Telsa attempted to defend itself by saying that other car makers have crappy security too. Not much of a defense.
So what do you do?
First, maybe passive entry is not the most secure thing in the world, so do you really NEED it, or is it just a cool toy.
Second, make sure that your insurance will replace your car if it is stolen in this manner.
In the case of Telsa, they warned their customers to disable passive entry. That may be an option for other cars too. If you can disable it, do so.

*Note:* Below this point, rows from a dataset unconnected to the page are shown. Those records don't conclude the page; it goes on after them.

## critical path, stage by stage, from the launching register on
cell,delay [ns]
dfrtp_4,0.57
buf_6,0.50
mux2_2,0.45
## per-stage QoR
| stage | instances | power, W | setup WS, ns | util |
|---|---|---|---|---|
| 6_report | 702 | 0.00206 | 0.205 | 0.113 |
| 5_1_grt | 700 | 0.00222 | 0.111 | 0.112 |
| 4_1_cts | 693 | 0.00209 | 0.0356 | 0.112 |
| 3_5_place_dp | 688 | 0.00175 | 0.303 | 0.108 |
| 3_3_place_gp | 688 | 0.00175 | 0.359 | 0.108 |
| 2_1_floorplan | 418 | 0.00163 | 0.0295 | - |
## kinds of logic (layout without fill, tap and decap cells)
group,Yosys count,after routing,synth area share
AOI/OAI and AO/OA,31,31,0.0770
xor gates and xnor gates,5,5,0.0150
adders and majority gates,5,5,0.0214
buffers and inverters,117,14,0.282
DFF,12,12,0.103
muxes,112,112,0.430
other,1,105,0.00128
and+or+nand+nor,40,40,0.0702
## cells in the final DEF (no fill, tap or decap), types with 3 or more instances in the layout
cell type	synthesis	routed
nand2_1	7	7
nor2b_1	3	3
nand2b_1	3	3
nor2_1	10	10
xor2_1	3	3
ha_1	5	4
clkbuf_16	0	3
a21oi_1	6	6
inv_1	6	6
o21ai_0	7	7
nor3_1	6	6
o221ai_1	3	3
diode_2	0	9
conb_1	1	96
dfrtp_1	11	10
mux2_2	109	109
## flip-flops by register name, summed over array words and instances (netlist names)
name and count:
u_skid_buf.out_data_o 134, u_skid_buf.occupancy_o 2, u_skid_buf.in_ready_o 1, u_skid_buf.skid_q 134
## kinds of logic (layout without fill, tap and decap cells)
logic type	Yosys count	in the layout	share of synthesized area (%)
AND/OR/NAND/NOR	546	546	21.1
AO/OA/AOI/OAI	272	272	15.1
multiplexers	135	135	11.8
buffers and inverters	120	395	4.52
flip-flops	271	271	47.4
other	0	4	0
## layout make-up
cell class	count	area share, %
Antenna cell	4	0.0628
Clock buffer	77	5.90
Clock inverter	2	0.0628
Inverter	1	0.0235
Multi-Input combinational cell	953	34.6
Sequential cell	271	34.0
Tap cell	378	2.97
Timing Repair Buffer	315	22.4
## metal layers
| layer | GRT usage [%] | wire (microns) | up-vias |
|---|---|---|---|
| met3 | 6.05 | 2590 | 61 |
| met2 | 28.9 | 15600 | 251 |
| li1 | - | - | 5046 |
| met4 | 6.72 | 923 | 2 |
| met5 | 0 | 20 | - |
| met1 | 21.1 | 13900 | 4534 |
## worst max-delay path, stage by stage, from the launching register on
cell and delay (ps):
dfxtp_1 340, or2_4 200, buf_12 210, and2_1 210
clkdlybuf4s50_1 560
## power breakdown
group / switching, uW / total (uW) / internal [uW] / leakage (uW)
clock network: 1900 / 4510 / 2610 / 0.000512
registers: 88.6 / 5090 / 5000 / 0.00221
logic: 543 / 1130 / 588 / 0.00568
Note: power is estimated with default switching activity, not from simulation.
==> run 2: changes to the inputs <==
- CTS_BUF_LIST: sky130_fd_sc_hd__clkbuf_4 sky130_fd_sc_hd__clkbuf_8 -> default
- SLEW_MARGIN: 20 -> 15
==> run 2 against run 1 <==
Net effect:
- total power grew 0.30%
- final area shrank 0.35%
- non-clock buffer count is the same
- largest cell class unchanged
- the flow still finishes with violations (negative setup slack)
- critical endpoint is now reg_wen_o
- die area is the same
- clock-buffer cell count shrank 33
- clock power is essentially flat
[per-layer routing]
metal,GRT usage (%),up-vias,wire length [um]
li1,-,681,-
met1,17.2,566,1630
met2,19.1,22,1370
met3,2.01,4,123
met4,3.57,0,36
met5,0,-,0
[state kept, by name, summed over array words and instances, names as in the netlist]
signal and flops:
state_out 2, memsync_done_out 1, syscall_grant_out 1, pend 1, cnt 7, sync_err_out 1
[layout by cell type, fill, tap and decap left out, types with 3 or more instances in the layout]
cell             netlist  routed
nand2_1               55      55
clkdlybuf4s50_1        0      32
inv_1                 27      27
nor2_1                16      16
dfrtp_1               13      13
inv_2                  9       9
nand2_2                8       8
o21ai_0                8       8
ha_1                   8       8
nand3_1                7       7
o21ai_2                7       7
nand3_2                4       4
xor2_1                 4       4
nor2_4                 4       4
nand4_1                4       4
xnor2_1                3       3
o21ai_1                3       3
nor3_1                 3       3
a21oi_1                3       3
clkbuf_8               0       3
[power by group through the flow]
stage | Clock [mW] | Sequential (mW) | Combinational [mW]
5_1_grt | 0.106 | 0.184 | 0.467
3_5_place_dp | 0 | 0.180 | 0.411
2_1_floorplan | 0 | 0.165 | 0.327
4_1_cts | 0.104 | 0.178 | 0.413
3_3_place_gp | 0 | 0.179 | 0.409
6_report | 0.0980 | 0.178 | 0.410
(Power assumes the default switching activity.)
===== config.mk =====
export PLATFORM = sky130hd
export DESIGN_NAME = store_drain
export DESIGN_NICKNAME = d
export VERILOG_FILES = /design/src/rtl/store_drain.sv
export SDC_FILE = /design/constraint.sdc
export NUM_CORES = 1
export LEC_CHECK = 0
export CORE_UTILIZATION = 45
export CTS_CLUSTER_DIAMETER = 150
export CTS_CLUSTER_SIZE = 12
export DETAILED_ROUTE_END_ITERATION = 8
export PLACE_DENSITY = 0.82
export SETUP_SLACK_MARGIN = 0.1
export SLEW_MARGIN = 5
export SYNTH_ARGS = -nofsm -noshare
export SYNTH_HDL_FRONTEND = slang
export SYNTH_HIERARCHICAL = 1
export SYNTH_SLANG_ARGS = --single-unit

===== constraint.sdc =====
create_clock -name i_clk -period 3.4 [get_ports i_clk]
set_input_delay 0.51 -clock i_clk [delete_from_list [all_inputs] [get_ports i_clk]]
set_output_delay 0.51 -clock i_clk [all_outputs]
set_load 0.02 [all_outputs]

===== src/rtl/store_drain.sv =====
// Committed-store drain: pops the store FIFO head, coalesces same-word stores
// into one staging word, and issues it as a single write on the data-memory bus.

module store_drain_lane (
  input  logic       i_load,
  input  logic       i_merge,
  input  logic       i_hbe,
  input  logic [7:0] i_hdata,
  input  logic       i_sbe,
  input  logic [7:0] i_sdata,
  output logic       o_be,
  output logic [7:0] o_data
);
  // A merge only overwrites the byte when the newer store enables it.
  assign o_data = (i_load | (i_merge & i_hbe)) ? i_hdata : i_sdata;
  assign o_be   = i_load ? i_hbe : (i_sbe | (i_merge & i_hbe));
endmodule

module store_drain #(
  parameter int AW       = 30,
  parameter int COALESCE = 1,
  parameter int MAXMERGE = 4
) (
  input  logic          i_clk,
  input  logic          i_reset,
  input  logic          i_fifo_empty,
  input  logic [AW+35:0] i_fifo_data,
  output logic          o_fifo_rd,
  output logic          o_bus_valid,
  output logic [AW-1:0] o_bus_addr,
  output logic [31:0]   o_bus_data,
  output logic [3:0]    o_bus_be,
  input  logic          i_bus_ready,
  input  logic          i_bus_ack,
  input  logic          i_bus_err,
  output logic          o_err,
  output logic [AW-1:0] o_err_addr,
  output logic          o_drained
);
  localparam int NUM_LANES = 4;
  localparam int CW        = $clog2(MAXMERGE) + 1;

  typedef enum logic [1:0] {IDLE, STAGE, REQ, WAIT} state_t;

  state_t          r_state, w_nxt;
  logic [AW-1:0]   r_waddr;
  logic [31:0]     r_data;
  logic [3:0]      r_be;
  logic [CW-1:0]   r_cnt;
  logic            r_err;
  logic [AW-1:0]   r_err_addr;

  logic [3:0]      w_hbe;
  logic [31:0]     w_hdata;
  logic [AW-1:0]   w_haddr;
  logic            w_can_merge, w_load, w_mrg, w_rd, w_fault;
  logic [NUM_LANES-1:0][7:0] w_ndata;
  logic [NUM_LANES-1:0]      w_nbe;

  assign w_hbe   = i_fifo_data[AW+35:AW+32];
  assign w_hdata = i_fifo_data[AW+31:AW];
  assign w_haddr = i_fifo_data[AW-1:0];

  assign w_can_merge = (COALESCE != 0) && !i_fifo_empty && (w_haddr == r_waddr) &&
                       (r_cnt < CW'(MAXMERGE));
  assign w_load  = (r_state == IDLE) && !i_fifo_empty;
  assign w_mrg   = (r_state == STAGE) && w_can_merge;
  assign w_fault = (r_state == WAIT) && i_bus_ack && i_bus_err;

  always_comb begin
    w_nxt = r_state;
    w_rd  = 1'b0;
    case (r_state)
      IDLE:  if (!i_fifo_empty) begin w_rd = 1'b1; w_nxt = STAGE; end
      STAGE: if (w_can_merge) w_rd = 1'b1;
             else             w_nxt = REQ;
      REQ:   if (i_bus_ready) w_nxt = WAIT;
      WAIT:  if (i_bus_ack)   w_nxt = IDLE;
      default: w_nxt = IDLE;
    endcase
  end

  genvar k;
  generate
    for (k = 0; k < NUM_LANES; k++) begin : g_lane
      store_drain_lane u_lane (
        .i_load  (w_load),
        .i_merge (w_mrg),
        .i_hbe   (w_hbe[k]),
        .i_hdata (w_hdata[8*k +: 8]),
        .i_sbe   (r_be[k]),
        .i_sdata (r_data[8*k +: 8]),
        .o_be    (w_nbe[k]),
        .o_data  (w_ndata[k])
      );
    end
  endgenerate

  always_ff @(posedge i_clk) begin
    if (i_reset) begin
      r_state    <= IDLE;
      r_waddr    <= '0;
      r_data     <= '0;
      r_be       <= '0;
      r_cnt      <= '0;
      r_err      <= 1'b0;
      r_err_addr <= '0;
    end else begin
      r_state <= w_nxt;
      if (w_load || w_mrg) begin
        r_data <= w_ndata;
        r_be   <= w_nbe;
      end
      if (w_load) begin
        r_waddr <= w_haddr;
        r_cnt   <= CW'(1);
      end else if (w_mrg) begin
        r_cnt   <= r_cnt + CW'(1);
      end
      r_err <= w_fault;
      if (w_fault) r_err_addr <= r_waddr;
    end
  end

  // Pop is suppressed under reset so no entry is consumed by a state being discarded.
  assign o_fifo_rd   = w_rd && !i_reset;
  assign o_bus_valid = (r_state == REQ);
  assign o_bus_addr  = r_waddr;
  assign o_bus_data  = r_data;
  assign o_bus_be    = r_be;
  assign o_err       = r_err;
  assign o_err_addr  = r_err_addr;
  assign o_drained   = (r_state == IDLE) && i_fifo_empty;
endmodule


==> impl_metrics.env <==
export IMPL_status="finished clean"
export IMPL_postSynthCellCount=504
export IMPL_p_switching_uw=1365
export IMPL_required_ns=2.89
export IMPL_grt_max_degree=74
export IMPL_antenna_found_initial=0
export IMPL_slew_headroom_pct=51.52
export IMPL_cpMaxStageDelayCell="clkdlybuf4s50_1"
export IMPL_coreArea_um2=9729
export IMPL_cellInternalPower_uw=2426
export IMPL_overflow=0
export IMPL_clk_insertion_delay_late_ns=0.36
export IMPL_fin_crit_sh_pct=92.00
export IMPL_power_leakage_uw=0.002473
export IMPL_ys_ff_latch=102
export IMPL_maxClockFrequency_ghz=0.3197
export IMPL_hold_viol=0
export IMPL_grt_pass1_wl_um=18880
export IMPL_crit_fanout=2
export IMPL_pwr_share_seq_pct=39.3
export IMPL_viasPerCell=5.066
export IMPL_crit_top_cell="clkdlybuf4s50_1"
export IMPL_switching_share_pct=36.01
export IMPL_nNetsFinal=740
export IMPL_fillers=832
export IMPL_setup_tns_ns=0
export IMPL_setup_viol=0
export IMPL_track_usage_pct=23.26
export IMPL_firstDrtPassIters=6
export IMPL_cts_buffers=9
export IMPL_cap_viol_max_count=0
export IMPL_cts_max_level=3
export IMPL_final_min_clock_period_ns=3.128
export IMPL_ir_drop_v=0.0002779
export IMPL_clockBufferDepth=2
export IMPL_cts_root_buf="clkbuf_8"
export IMPL_comb_power_share_pct=39.9
export IMPL_arrival_ns=2.62
export IMPL_syn_to_final_growth_pct=44.10
export IMPL_slew_violations=0
export IMPL_antennaDiodeCount=0
export IMPL_netlist_area_um2=4506
export IMPL_clock_skew_ns=0.01659
export IMPL_cts_sinks=102
export IMPL_wl_per_cell_um=15.01
export IMPL_crit_chain="clkdlybuf4s50_1 -> xnor2_1 -> nand4_1 -> nor4_4 -> a31oi_4 -> nor2_1 -> clkdlybuf4s50_1"
export IMPL_layout_drive_gt1_share_pct=9.731
export IMPL_syn_avg_cell_area_um2=8.940
export IMPL_yosysTopAreaCell="dfxtp_1"
export IMPL_io_buffers=171
export IMPL_vias=4058
export IMPL_drc=0
export IMPL_fp_dieW_um=102.1
export IMPL_place_congestion=0.8467
export IMPL_power_density_nw_per_um2=583.9
export IMPL_yosys_warnings=6
export IMPL_power_frac_clock_pct=20.8
export IMPL_final_core_util_pct=66.73
export IMPL_drt_total_wl_um=12020
export IMPL_hpwl_um=8767
export IMPL_rows=36
export IMPL_die_h_um=102.1
export IMPL_synthDistinctLibCells=29
export IMPL_cts_clk_slew_worst_paths_ns=0.10
export IMPL_cts_tree="built"
export IMPL_netlist_top_cells_area="dfxtp_1, nand2_1, mux2i_1, mux2_2, a21oi_1"
export IMPL_worstSetupEndpointType="output port"
export IMPL_mappedNetlistNets=581
export IMPL_worst_path_largest_cell_delay_ns=0.62
export IMPL_hold_class="register to register"
export IMPL_ant_nets=0
export IMPL_worst_slew_pin_slew_ns=0.7272
export IMPL_startpoint_type="primary input"
export IMPL_pin_count=172
export IMPL_critPathKind="primary input to output port"
export IMPL_yosys_area_top_type_share_pct=45.32
export IMPL_die_area_um2=10420
export IMPL_yosysSeqAreaShare_pct=45.32
export IMPL_drtIter0Drc=131
export IMPL_initial_core_util_pct=46.31
export IMPL_rsz0062_at_grt="false"
export IMPL_grt_pass1_vias=3940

Telsa has created a new key fob that you can BUY, but you need to upgrade the software in the car first. The software is free, the fob is not. Still, if it is reasonably priced, you should probably do it.
Owners of other vehicles should check with the dealer for updates and probably scan Google periodically to see if their particular system has been hacked.
Telsa has also added a PIN code to its alarm system, but you have to enable it.
Generally, there is a trade off between security and convenience. This is an example of it.
Check the options in your car and select, maybe, the most secure one instead of the easiest. Typically the dealer will explain the easiest one because that is also the coolest one. Leaving the key in the car is also easy, but I don’t recommend that either.
Unless you are ready to buy a new car. In which case, what color do you like?
Information for this post came from Motherboard.